Set down each line from the start of the material exactly, please, up to and including the one that contains "clkbuf | 261 | 200".
-- RECORDS SHOWN follows --
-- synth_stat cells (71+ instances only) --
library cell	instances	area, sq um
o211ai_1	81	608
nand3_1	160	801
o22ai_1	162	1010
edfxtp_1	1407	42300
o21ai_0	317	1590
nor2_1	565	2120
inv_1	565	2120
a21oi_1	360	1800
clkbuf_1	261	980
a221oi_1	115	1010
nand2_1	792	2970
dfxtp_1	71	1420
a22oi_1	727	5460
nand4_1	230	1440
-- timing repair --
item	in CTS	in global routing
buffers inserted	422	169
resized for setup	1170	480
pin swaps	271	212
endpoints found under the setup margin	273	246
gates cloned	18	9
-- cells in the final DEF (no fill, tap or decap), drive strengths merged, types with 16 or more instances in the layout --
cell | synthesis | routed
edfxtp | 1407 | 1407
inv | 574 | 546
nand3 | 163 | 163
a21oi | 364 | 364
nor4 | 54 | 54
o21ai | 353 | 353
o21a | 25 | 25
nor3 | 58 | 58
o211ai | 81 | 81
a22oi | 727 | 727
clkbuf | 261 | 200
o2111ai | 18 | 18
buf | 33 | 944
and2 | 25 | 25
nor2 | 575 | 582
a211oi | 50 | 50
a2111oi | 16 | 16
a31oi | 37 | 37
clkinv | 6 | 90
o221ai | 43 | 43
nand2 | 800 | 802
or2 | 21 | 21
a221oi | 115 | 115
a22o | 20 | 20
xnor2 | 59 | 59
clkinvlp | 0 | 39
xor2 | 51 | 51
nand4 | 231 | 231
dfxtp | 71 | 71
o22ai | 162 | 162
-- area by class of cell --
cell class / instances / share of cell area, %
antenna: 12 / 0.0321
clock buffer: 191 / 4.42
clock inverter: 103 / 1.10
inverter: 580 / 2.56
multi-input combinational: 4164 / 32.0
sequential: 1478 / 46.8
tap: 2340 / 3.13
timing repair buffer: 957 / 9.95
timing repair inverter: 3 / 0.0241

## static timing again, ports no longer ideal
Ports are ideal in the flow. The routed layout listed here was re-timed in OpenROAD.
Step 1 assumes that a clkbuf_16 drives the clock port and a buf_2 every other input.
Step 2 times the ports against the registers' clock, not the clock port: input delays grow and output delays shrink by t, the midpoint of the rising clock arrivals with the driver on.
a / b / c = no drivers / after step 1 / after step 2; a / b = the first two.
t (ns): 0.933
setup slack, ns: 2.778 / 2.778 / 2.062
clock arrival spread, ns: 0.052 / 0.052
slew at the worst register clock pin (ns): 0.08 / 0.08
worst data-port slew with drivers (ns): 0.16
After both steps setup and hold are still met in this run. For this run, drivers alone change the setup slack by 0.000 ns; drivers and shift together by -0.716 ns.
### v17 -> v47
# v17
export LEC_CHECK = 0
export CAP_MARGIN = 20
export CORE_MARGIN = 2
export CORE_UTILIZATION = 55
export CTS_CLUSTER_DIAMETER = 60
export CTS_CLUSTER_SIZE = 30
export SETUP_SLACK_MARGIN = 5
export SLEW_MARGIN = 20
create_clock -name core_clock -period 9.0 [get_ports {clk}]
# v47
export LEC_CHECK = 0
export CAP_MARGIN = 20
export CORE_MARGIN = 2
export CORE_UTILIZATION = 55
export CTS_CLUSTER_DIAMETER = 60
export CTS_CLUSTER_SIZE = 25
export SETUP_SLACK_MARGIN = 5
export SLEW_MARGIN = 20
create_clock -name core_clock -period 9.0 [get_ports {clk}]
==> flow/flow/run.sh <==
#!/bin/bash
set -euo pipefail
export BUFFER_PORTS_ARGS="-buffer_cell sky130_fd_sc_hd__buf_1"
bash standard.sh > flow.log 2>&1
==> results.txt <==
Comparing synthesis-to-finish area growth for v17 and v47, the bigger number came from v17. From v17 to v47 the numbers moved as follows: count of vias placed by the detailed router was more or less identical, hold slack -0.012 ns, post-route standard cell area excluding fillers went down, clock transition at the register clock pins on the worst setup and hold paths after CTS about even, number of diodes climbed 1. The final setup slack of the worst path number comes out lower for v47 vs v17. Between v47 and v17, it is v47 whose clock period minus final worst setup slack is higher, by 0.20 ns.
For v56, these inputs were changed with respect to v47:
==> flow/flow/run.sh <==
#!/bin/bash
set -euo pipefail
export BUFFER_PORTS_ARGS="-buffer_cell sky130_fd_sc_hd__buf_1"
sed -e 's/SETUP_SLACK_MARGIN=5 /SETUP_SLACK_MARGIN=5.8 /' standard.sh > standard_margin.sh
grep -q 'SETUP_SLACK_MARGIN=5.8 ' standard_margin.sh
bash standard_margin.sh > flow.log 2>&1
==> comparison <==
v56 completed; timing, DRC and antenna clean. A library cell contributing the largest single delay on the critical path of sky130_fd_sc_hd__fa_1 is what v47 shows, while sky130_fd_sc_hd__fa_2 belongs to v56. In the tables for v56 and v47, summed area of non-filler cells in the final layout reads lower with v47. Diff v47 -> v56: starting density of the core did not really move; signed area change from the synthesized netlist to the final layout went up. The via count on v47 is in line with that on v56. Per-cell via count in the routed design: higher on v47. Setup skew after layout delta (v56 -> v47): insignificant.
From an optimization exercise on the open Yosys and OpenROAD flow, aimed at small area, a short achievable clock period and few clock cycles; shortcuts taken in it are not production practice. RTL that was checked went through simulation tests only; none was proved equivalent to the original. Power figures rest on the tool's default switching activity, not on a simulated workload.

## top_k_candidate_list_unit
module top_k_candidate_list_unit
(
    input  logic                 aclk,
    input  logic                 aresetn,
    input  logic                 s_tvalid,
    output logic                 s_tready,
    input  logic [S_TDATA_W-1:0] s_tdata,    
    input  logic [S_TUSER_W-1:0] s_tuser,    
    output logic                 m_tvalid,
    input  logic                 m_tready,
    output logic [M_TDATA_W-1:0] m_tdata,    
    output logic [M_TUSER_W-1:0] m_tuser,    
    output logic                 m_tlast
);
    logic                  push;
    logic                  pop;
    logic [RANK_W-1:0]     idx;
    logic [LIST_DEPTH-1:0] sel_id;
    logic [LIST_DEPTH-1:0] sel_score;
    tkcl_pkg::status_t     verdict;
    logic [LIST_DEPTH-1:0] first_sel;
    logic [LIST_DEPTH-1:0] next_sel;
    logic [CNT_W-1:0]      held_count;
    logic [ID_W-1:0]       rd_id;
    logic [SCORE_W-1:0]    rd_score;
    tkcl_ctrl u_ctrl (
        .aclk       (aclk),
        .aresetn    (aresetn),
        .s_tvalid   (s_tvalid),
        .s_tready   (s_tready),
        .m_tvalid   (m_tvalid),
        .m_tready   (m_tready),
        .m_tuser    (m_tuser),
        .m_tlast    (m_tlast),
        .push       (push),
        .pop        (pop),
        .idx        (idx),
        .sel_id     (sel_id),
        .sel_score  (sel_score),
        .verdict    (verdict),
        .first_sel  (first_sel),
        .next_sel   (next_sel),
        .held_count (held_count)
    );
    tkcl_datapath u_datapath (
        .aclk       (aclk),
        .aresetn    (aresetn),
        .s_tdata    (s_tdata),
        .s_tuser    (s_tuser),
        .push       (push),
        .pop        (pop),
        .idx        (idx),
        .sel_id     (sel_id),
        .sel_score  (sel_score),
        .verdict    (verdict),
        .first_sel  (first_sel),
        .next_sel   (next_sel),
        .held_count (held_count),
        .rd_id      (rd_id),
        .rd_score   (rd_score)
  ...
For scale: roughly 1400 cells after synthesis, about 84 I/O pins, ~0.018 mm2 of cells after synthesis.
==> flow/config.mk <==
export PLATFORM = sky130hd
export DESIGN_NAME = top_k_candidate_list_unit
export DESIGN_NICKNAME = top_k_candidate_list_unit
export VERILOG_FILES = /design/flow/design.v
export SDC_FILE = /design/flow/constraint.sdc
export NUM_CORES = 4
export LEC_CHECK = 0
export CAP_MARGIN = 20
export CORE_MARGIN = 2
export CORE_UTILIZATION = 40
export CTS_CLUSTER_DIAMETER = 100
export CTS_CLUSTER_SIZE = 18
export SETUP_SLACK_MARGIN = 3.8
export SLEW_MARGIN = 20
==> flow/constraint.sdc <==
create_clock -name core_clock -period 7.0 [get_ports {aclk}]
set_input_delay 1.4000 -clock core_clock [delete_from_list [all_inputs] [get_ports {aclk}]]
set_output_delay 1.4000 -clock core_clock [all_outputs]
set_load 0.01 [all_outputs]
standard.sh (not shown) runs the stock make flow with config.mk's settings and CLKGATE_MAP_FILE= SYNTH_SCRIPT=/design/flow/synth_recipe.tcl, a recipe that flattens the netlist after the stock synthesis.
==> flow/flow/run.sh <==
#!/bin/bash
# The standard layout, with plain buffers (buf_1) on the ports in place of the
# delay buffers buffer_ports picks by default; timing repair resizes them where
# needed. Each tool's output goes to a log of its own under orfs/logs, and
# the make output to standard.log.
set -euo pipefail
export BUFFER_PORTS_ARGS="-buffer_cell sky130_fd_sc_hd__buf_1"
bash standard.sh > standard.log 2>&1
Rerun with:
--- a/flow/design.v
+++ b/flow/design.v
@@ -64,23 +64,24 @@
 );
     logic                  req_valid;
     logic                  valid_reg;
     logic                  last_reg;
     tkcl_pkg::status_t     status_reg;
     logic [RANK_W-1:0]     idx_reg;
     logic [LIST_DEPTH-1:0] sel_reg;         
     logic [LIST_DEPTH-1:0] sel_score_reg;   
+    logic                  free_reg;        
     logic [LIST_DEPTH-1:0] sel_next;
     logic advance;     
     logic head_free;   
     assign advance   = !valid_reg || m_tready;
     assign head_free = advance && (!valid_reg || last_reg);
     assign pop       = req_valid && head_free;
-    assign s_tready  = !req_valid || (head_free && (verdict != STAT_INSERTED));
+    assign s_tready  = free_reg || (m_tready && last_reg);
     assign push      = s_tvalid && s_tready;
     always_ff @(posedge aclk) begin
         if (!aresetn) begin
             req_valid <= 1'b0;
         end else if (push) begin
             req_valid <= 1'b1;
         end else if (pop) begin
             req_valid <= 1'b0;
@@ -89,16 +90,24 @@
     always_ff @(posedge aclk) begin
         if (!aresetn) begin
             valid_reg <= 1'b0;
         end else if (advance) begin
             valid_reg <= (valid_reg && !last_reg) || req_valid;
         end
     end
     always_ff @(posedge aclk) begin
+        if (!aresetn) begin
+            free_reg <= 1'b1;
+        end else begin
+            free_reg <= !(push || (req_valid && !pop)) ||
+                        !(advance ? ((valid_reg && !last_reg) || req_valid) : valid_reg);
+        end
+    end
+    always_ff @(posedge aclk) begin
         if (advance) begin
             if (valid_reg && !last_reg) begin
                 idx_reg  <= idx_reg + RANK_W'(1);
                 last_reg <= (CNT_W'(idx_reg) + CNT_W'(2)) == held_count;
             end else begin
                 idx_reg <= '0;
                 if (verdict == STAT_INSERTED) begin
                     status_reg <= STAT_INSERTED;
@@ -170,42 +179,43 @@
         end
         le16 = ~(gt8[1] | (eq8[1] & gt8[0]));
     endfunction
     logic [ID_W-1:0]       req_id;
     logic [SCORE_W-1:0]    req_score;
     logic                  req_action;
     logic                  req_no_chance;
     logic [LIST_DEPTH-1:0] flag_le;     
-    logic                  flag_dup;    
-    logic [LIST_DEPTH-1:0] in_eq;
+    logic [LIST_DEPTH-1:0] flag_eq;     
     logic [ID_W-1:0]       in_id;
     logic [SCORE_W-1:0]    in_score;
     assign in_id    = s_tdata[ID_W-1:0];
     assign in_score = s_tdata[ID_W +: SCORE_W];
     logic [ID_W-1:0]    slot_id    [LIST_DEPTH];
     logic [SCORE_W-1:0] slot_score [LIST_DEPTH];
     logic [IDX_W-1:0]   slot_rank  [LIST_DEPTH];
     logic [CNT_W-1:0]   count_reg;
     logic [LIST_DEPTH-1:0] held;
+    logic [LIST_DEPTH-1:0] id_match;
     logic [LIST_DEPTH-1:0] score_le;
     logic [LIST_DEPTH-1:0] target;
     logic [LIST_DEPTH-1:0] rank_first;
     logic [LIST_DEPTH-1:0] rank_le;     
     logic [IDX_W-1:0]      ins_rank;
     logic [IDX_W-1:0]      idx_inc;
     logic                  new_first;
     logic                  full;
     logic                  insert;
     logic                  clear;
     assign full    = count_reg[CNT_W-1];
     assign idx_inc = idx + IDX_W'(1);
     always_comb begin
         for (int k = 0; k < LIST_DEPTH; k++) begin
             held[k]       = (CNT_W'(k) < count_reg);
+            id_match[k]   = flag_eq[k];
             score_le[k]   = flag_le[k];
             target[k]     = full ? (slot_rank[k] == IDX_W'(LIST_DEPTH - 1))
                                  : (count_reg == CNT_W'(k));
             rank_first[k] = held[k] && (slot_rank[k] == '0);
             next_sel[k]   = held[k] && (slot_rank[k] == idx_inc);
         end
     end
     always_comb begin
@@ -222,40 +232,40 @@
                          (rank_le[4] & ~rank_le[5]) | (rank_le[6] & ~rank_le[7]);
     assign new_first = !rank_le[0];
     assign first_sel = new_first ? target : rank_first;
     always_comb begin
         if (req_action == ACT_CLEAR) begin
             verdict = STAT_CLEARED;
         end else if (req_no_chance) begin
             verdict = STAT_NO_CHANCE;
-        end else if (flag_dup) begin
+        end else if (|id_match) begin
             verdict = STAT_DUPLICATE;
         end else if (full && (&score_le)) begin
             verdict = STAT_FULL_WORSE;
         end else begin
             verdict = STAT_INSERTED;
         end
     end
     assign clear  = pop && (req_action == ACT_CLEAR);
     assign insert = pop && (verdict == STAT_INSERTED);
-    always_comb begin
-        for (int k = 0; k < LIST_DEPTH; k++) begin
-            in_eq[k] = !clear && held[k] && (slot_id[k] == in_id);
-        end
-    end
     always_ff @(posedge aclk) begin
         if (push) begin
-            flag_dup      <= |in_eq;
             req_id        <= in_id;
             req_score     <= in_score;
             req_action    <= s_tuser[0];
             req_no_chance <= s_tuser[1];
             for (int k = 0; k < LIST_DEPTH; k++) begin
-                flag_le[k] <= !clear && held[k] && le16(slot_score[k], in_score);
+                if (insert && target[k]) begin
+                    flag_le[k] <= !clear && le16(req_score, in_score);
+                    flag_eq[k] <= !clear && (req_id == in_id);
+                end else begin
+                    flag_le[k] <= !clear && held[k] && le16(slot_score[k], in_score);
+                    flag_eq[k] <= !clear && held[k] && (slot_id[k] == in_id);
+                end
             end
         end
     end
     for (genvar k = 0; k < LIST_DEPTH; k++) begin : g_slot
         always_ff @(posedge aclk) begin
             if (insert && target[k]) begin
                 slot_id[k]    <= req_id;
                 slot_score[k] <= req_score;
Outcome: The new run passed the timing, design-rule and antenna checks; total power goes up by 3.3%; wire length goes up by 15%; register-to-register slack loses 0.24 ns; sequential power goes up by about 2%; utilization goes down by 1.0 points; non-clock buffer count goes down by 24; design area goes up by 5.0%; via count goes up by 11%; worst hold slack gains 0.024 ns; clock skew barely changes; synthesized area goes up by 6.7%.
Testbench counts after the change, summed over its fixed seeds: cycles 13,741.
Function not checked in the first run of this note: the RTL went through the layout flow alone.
-- RECORDS SHOWN concluded --
## RESULT
-- synth_stat cells (71+ instances only) --
library cell	instances	area, sq um
o211ai_1	81	608
nand3_1	160	801
o22ai_1	162	1010
edfxtp_1	1407	42300
o21ai_0	317	1590
nor2_1	565	2120
inv_1	565	2120
a21oi_1	360	1800
clkbuf_1	261	980
a221oi_1	115	1010
nand2_1	792	2970
dfxtp_1	71	1420
a22oi_1	727	5460
nand4_1	230	1440
-- timing repair --
item	in CTS	in global routing
buffers inserted	422	169
resized for setup	1170	480
pin swaps	271	212
endpoints found under the setup margin	273	246
gates cloned	18	9
-- cells in the final DEF (no fill, tap or decap), drive strengths merged, types with 16 or more instances in the layout --
cell | synthesis | routed
edfxtp | 1407 | 1407
inv | 574 | 546
nand3 | 163 | 163
a21oi | 364 | 364
nor4 | 54 | 54
o21ai | 353 | 353
o21a | 25 | 25
nor3 | 58 | 58
o211ai | 81 | 81
a22oi | 727 | 727
clkbuf | 261 | 200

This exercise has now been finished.